O DIM não está no que os outros dizem ou fazem mas sim na forma como nós ouvimos/interpretamos o que os outros dizem ou fazem.
Arranjei as minhas estratégias para ultrapassar o problema (estratégias de coping - são mecanismos cognitivos e comportamentais para fazer face a estas situações). Se eu não tivesse este conhecimento sobre a dor, como poderia eu relacionar o que pensava com a dor sentia? Sabendo posso gerir melhor a situação.
Pedi desculpa, tentei ligar para à minha filha. Pensei que até tinha servido para alguma coisa, nomeadamente para ter esta experiência agora (dar sentido). Enfim, tentei encontrar alguns SIMs (não muito fortes). O chegar a casa, o sorriso e o abraço deles será com certeza o SIM mais forte. O que fará passar os sintomas.
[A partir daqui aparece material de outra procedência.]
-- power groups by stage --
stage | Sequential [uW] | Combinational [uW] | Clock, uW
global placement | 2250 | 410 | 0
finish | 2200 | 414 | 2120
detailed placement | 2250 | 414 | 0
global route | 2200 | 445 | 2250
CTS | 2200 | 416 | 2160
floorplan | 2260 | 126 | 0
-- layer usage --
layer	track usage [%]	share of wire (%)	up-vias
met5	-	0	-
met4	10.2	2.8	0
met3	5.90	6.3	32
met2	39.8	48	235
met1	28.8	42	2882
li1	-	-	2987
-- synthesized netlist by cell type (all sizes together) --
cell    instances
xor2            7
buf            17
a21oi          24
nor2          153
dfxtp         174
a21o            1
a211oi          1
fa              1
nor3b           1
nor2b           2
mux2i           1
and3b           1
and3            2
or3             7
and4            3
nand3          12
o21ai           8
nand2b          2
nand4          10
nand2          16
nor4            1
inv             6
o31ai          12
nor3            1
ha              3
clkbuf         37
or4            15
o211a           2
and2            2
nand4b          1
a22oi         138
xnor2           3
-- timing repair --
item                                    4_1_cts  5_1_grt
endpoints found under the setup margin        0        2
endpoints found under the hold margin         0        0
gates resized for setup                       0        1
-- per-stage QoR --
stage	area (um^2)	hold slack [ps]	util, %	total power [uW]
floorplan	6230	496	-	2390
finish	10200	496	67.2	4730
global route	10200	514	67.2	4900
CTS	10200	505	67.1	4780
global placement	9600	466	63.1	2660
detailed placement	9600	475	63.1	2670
**src/rtl/mul_share_arb_if.sv**
```systemverilog
// Requester and result channel bundle for mul_share_arb.
// The slave side is the arbiter; the master side is the requesters plus the result consumer.
interface mul_share_arb_if;
   logic       req0;
   logic [3:0] a0;
   logic [3:0] b0;
   logic       gnt0;
   logic       req1;
   logic [3:0] a1;
   logic [3:0] b1;
   logic       gnt1;
   logic       res_valid;
   logic [7:0] res_prod;
   logic       res_id;
   logic       res_ready;
   logic       busy;

   modport slave (
      input  req0, a0, b0, req1, a1, b1, res_ready,
      output gnt0, gnt1, res_valid, res_prod, res_id, busy
   );

   modport master (
      output req0, a0, b0, req1, a1, b1, res_ready,
      input  gnt0, gnt1, res_valid, res_prod, res_id, busy
   );
endinterface

```
**src/rtl/mul_share_arb.sv**
```systemverilog
// Round-robin arbiter that shares one combinational 4x4 multiplier between two requesters.
// The registered, ID-tagged product is held on a valid/ready channel until it is accepted.

module Mul (
   input  logic [3:0] a,
   input  logic [3:0] b,
   output logic [3:0] carry,
   output logic [3:0] sum
);
   assign {carry, sum} = 8'(a) * 8'(b);
endmodule

module mul_share_arb #(
   parameter int unsigned MUL_LAT = 1
) (
   input logic            clk,
   input logic            rst,
   mul_share_arb_if.slave bus
);
   typedef enum logic [1:0] {IDLE, CALC, DONE} state_t;

   localparam logic [3:0] CNT_INIT = 4'(MUL_LAT - 1);

   state_t     state, state_nxt;
   logic [3:0] op_a, op_a_nxt;
   logic [3:0] op_b, op_b_nxt;
   logic [3:0] cnt, cnt_nxt;
   logic       last, last_nxt;
   logic       gnt0, gnt0_nxt;
   logic       gnt1, gnt1_nxt;
   logic       res_valid, res_valid_nxt;
   logic [7:0] res_prod, res_prod_nxt;
   logic       res_id, res_id_nxt;
   logic       win;
   logic [3:0] carry;
   logic [3:0] sum;

   Mul u_mul (
      .a     (op_a),
      .b     (op_b),
      .carry (carry),
      .sum   (sum)
   );

   // Sole requester wins; on a tie the one that was not served last wins.
   assign win = (bus.req0 & bus.req1) ? ~last : bus.req1;

   always_comb begin
      state_nxt     = state;
      op_a_nxt      = op_a;
      op_b_nxt      = op_b;
      cnt_nxt       = cnt;
      last_nxt      = last;
      gnt0_nxt      = 1'b0;
      gnt1_nxt      = 1'b0;
      res_valid_nxt = res_valid;
      res_prod_nxt  = res_prod;
      res_id_nxt    = res_id;
      case (state)
         IDLE: begin
            if (bus.req0 | bus.req1) begin
               op_a_nxt  = win ? bus.a1 : bus.a0;
               op_b_nxt  = win ? bus.b1 : bus.b0;
               last_nxt  = win;
               gnt0_nxt  = ~win;
               gnt1_nxt  = win;
               cnt_nxt   = CNT_INIT;
               state_nxt = CALC;
            end
         end
         CALC: begin
            if (cnt == '0) begin
               res_prod_nxt  = {carry, sum};
               res_id_nxt    = last;
               res_valid_nxt = 1'b1;
               state_nxt     = DONE;
            end else begin
               cnt_nxt = cnt - 4'd1;
            end
         end
         DONE: begin
            if (res_valid & bus.res_ready) begin
               res_valid_nxt = 1'b0;
               state_nxt     = IDLE;
            end
         end
         default: state_nxt = IDLE;
      endcase
   end

   always_ff @(posedge clk) begin
      if (rst) begin
         state     <= IDLE;
         op_a      <= '0;
         op_b      <= '0;
         cnt       <= '0;
         last      <= 1'b1;
         gnt0      <= 1'b0;
         gnt1      <= 1'b0;
         res_valid <= 1'b0;
         res_prod  <= '0;
         res_id    <= 1'b0;
      end else begin
         state     <= state_nxt;
         op_a      <= op_a_nxt;
         op_b      <= op_b_nxt;
         cnt       <= cnt_nxt;
         last      <= last_nxt;
         gnt0      <= gnt0_nxt;
         gnt1      <= gnt1_nxt;
         res_valid <= res_valid_nxt;
         res_prod  <= res_prod_nxt;
         res_id    <= res_id_nxt;
      end
   end

   assign bus.gnt0      = gnt0;
   assign bus.gnt1      = gnt1;
   assign bus.res_valid = res_valid;
   assign bus.res_prod  = res_prod;
   assign bus.res_id    = res_id;
   assign bus.busy      = (state != IDLE);
endmodule
```
**src/flat_wrapper.sv**
```systemverilog
// flat-port wrapper written by rule: the top's interface ports become plain ports
module mul_share_arb_flat 
#(
   parameter int unsigned MUL_LAT = 1
)
  (clk, rst, bus_req0, bus_a0, bus_b0, bus_req1, bus_a1, bus_b1, bus_res_ready, bus_gnt0, bus_gnt1, bus_res_valid, bus_res_prod, bus_res_id, bus_busy);
  mul_share_arb_if bus_i ();
  input logic clk;
  input logic rst;
  input wire logic [$bits(bus_i.req0)-1:0] bus_req0;
  input wire logic [$bits(bus_i.a0)-1:0] bus_a0;
  input wire logic [$bits(bus_i.b0)-1:0] bus_b0;
  input wire logic [$bits(bus_i.req1)-1:0] bus_req1;
  input wire logic [$bits(bus_i.a1)-1:0] bus_a1;
  input wire logic [$bits(bus_i.b1)-1:0] bus_b1;
  input wire logic [$bits(bus_i.res_ready)-1:0] bus_res_ready;
  output wire logic [$bits(bus_i.gnt0)-1:0] bus_gnt0;
  output wire logic [$bits(bus_i.gnt1)-1:0] bus_gnt1;
  output wire logic [$bits(bus_i.res_valid)-1:0] bus_res_valid;
  output wire logic [$bits(bus_i.res_prod)-1:0] bus_res_prod;
  output wire logic [$bits(bus_i.res_id)-1:0] bus_res_id;
  output wire logic [$bits(bus_i.busy)-1:0] bus_busy;
  assign bus_i.req0 = bus_req0;
  assign bus_i.a0 = bus_a0;
  assign bus_i.b0 = bus_b0;
  assign bus_i.req1 = bus_req1;
  assign bus_i.a1 = bus_a1;
  assign bus_i.b1 = bus_b1;
  assign bus_i.res_ready = bus_res_ready;
  assign bus_gnt0 = bus_i.gnt0;
  assign bus_gnt1 = bus_i.gnt1;
  assign bus_res_valid = bus_i.res_valid;
  assign bus_res_prod = bus_i.res_prod;
  assign bus_res_id = bus_i.res_id;
  assign bus_busy = bus_i.busy;
  mul_share_arb #(.MUL_LAT(MUL_LAT)) u_core (.clk(clk), .rst(rst), .bus(bus_i));
endmodule
```
==> config.mk <==
export PLATFORM = sky130hd
export DESIGN_NAME = xnor_popcount_accumulator
export DESIGN_NICKNAME = d
export VERILOG_FILES = /design/src/rtl/xnor_acc_pkg.sv /design/src/rtl/lane_adder_tree.sv /design/src/rtl/xnor_popcount_accumulator.sv
export SDC_FILE = /design/constraint.sdc
export NUM_CORES = 1
export LEC_CHECK = 0
export BUFFER_PORTS_ARGS = -buffer_cell sky130_fd_sc_hd__buf_2
export CAP_MARGIN = 10
export CORE_UTILIZATION = 32
export CTS_CLUSTER_DIAMETER = 40
export DETAILED_ROUTE_END_ITERATION = 16
export GPL_TIMING_DRIVEN = 0
export SLEW_MARGIN = 40
export SYNTH_ARGS = -nofsm -noshare
export SYNTH_HDL_FRONTEND = slang
export SYNTH_HIERARCHICAL = 1
export SYNTH_SLANG_ARGS = --single-unit
==> constraint.sdc <==
create_clock -name clk -period 13.4 [get_ports clk]
set_input_delay 0.67 -clock clk [delete_from_list [all_inputs] [get_ports clk]]
set_output_delay 0.67 -clock clk [all_outputs]
set_load 0.02 [all_outputs]
## config.mk

```make
export PLATFORM = sky130hd
export DESIGN_NAME = operand_stage_flat
export DESIGN_NICKNAME = d
export VERILOG_FILES = /design/src/rtl/pipeline_pkg.sv /design/src/rtl/operand_stage_if.sv /design/src/rtl/operand_forward.sv /design/src/rtl/operand_stage.sv /design/src/flat_wrapper.sv
export SDC_FILE = /design/constraint.sdc
export NUM_CORES = 1
export LEC_CHECK = 0
export CAP_MARGIN = 20
export CORE_AREA = 2 2 119 121
export CTS_CLUSTER_SIZE = 20
export DETAILED_ROUTE_END_ITERATION = 8
export DIE_AREA = 0 0 121 123
export HOLD_SLACK_MARGIN = 0.05
export PLACE_DENSITY = 0.93
export SLEW_MARGIN = 20
export SYNTH_ARGS = -nofsm -noshare
export SYNTH_HDL_FRONTEND = slang
export SYNTH_SLANG_ARGS = --single-unit
```

## constraint.sdc

```tcl
create_clock -name clk -period 5.6 [get_ports clk]
set_input_delay 0.84 -clock clk [delete_from_list [all_inputs] [get_ports clk]]
set_output_delay 0.84 -clock clk [all_outputs]
set_load 0.02 [all_outputs]
```
--- src/rtl/sram_arb.sv ---
// Two-port SRAM issue arbiter (RR or fixed prio) with in-order read-tag FIFO for return steering.
// Zero-latency combinational issue path; mN_ready follows sram_ready; reads stall on full tag FIFO.
module sram_arb #(
   parameter int TAG_DEPTH  = 4,
   parameter bit FIXED_PRIO = 1'b0
) (
   input  logic        clk,
   input  logic        reset_,
   input  logic        m0_req,
   output logic        m0_ready,
   input  logic        m0_rd,
   input  logic [17:0] m0_addr,
   input  logic [1:0]  m0_be,
   input  logic [15:0] m0_wr_data,
   output logic        m0_rd_data_vld,
   input  logic        m1_req,
   output logic        m1_ready,
   input  logic        m1_rd,
   input  logic [17:0] m1_addr,
   input  logic [1:0]  m1_be,
   input  logic [15:0] m1_wr_data,
   output logic        m1_rd_data_vld,
   output logic [15:0] rd_data,
   output logic        sram_req,
   input  logic        sram_ready,
   output logic        sram_rd,
   output logic [17:0] sram_addr,
   output logic [1:0]  sram_be,
   output logic [15:0] sram_wr_data,
   input  logic        sram_rd_data_vld,
   input  logic [15:0] sram_rd_data,
   output logic        arb_err
);

   localparam int PW = $clog2(TAG_DEPTH);

   typedef struct packed {
      logic        rd;
      logic [17:0] addr;
      logic [1:0]  be;
      logic [15:0] wr_data;
   } req_t;

   logic [PW:0]          r_wr_ptr;
   logic [PW:0]          r_rd_ptr;
   logic [TAG_DEPTH-1:0] r_tags;
   logic                 r_last_grant;
   logic                 r_arb_err;

   logic w_full, w_empty, w_elig0, w_elig1;
   logic w_gnt_vld, w_gnt, w_accept, w_push, w_pop, w_head;
   req_t w_m0, w_m1, w_sel;

   assign w_full  = (r_wr_ptr[PW] != r_rd_ptr[PW]) &&
                    (r_wr_ptr[PW-1:0] == r_rd_ptr[PW-1:0]);
   assign w_empty = (r_wr_ptr == r_rd_ptr);

   // Full blocks reads only; uses registered full so a same-cycle pop does not help.
   assign w_elig0 = m0_req & (~m0_rd | ~w_full);
   assign w_elig1 = m1_req & (~m1_rd | ~w_full);

   always_comb begin
      w_gnt_vld = w_elig0 | w_elig1;
      w_gnt     = 1'b0;
      if (w_elig0 && w_elig1)
         w_gnt = FIXED_PRIO ? 1'b0 : ~r_last_grant;
      else if (w_elig1)
         w_gnt = 1'b1;
   end

   assign w_m0  = '{rd: m0_rd, addr: m0_addr, be: m0_be, wr_data: m0_wr_data};
   assign w_m1  = '{rd: m1_rd, addr: m1_addr, be: m1_be, wr_data: m1_wr_data};
   assign w_sel = w_gnt ? w_m1 : w_m0;

   assign sram_req     = w_gnt_vld;
   assign sram_rd      = w_sel.rd;
   assign sram_addr    = w_sel.addr;
   assign sram_be      = w_sel.be;
   assign sram_wr_data = w_sel.wr_data;

   assign m0_ready = sram_ready & sram_req & ~w_gnt;
   assign m1_ready = sram_ready & sram_req &  w_gnt;

   assign w_accept = sram_req & sram_ready;
   assign w_push   = w_accept & w_sel.rd;
   assign w_pop    = sram_rd_data_vld & ~w_empty;
   assign w_head   = r_tags[r_rd_ptr[PW-1:0]];

   assign m0_rd_data_vld = w_pop & ~w_head;
   assign m1_rd_data_vld = w_pop &  w_head;
   assign rd_data        = sram_rd_data;
   assign arb_err        = r_arb_err;

   always_ff @(posedge clk or negedge reset_) begin
      if (!reset_) begin
         r_wr_ptr     <= '0;
         r_rd_ptr     <= '0;
         r_tags       <= '0;
         r_last_grant <= 1'b1;
         r_arb_err    <= 1'b0;
      end else begin
         if (w_accept)
            r_last_grant <= w_gnt;
         if (w_push) begin
            r_tags[r_wr_ptr[PW-1:0]] <= w_gnt;
            r_wr_ptr                 <= r_wr_ptr + 1'b1;
         end
         if (w_pop)
            r_rd_ptr <= r_rd_ptr + 1'b1;
         if (sram_rd_data_vld && w_empty)
            r_arb_err <= 1'b1;
      end
   end

endmodule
O que dizemos aos nossos pacientes pode ser igualmente poderoso. A palavra certa no momento certo pode ter um efeito extraordinário. Pode desencadear a tal libertação dos anti-inflamatórios locais e a libertação dos opioides endógenos.
A palavra pode curar.
Mas será a palavra ou a forma como o paciente a ouve. A interpretação que lhe dá. Ou seja, o poder não está na palavra em si, mas sim naquilo que ela desencadeia quando é escutada e lhe é dado sentido. Quero com isto dizer que o poder está SEMPRE dentro de nós. Depende de nós tornar algo (pensamento, palavra, som, cheiro...) um potencial perigo ou um potencial beneficio. Ou seja, um SIM (Safe in Me) ou um DIM (Danger in Me).
Se eu não amasse tanto a minha mulher e os meus filhos, aquelas palavras não teriam tido qualquer impacto. Se o paciente não confiasse tanto em nós, as nossas palavras não teriam qualquer impacto.
Quantas vezes os pacientes nos dizem que quando vêm à consulta é quando a dor teima em desaparecer? Será que pelo facto de marcarem a consulta não estão já a desenvolver um SIM (sabem que vão ser tratados) e com isso já se estão a tratar?
Saber é poder. Utilize o seu conhecimento para percorrer a “Estrada de Bravura”.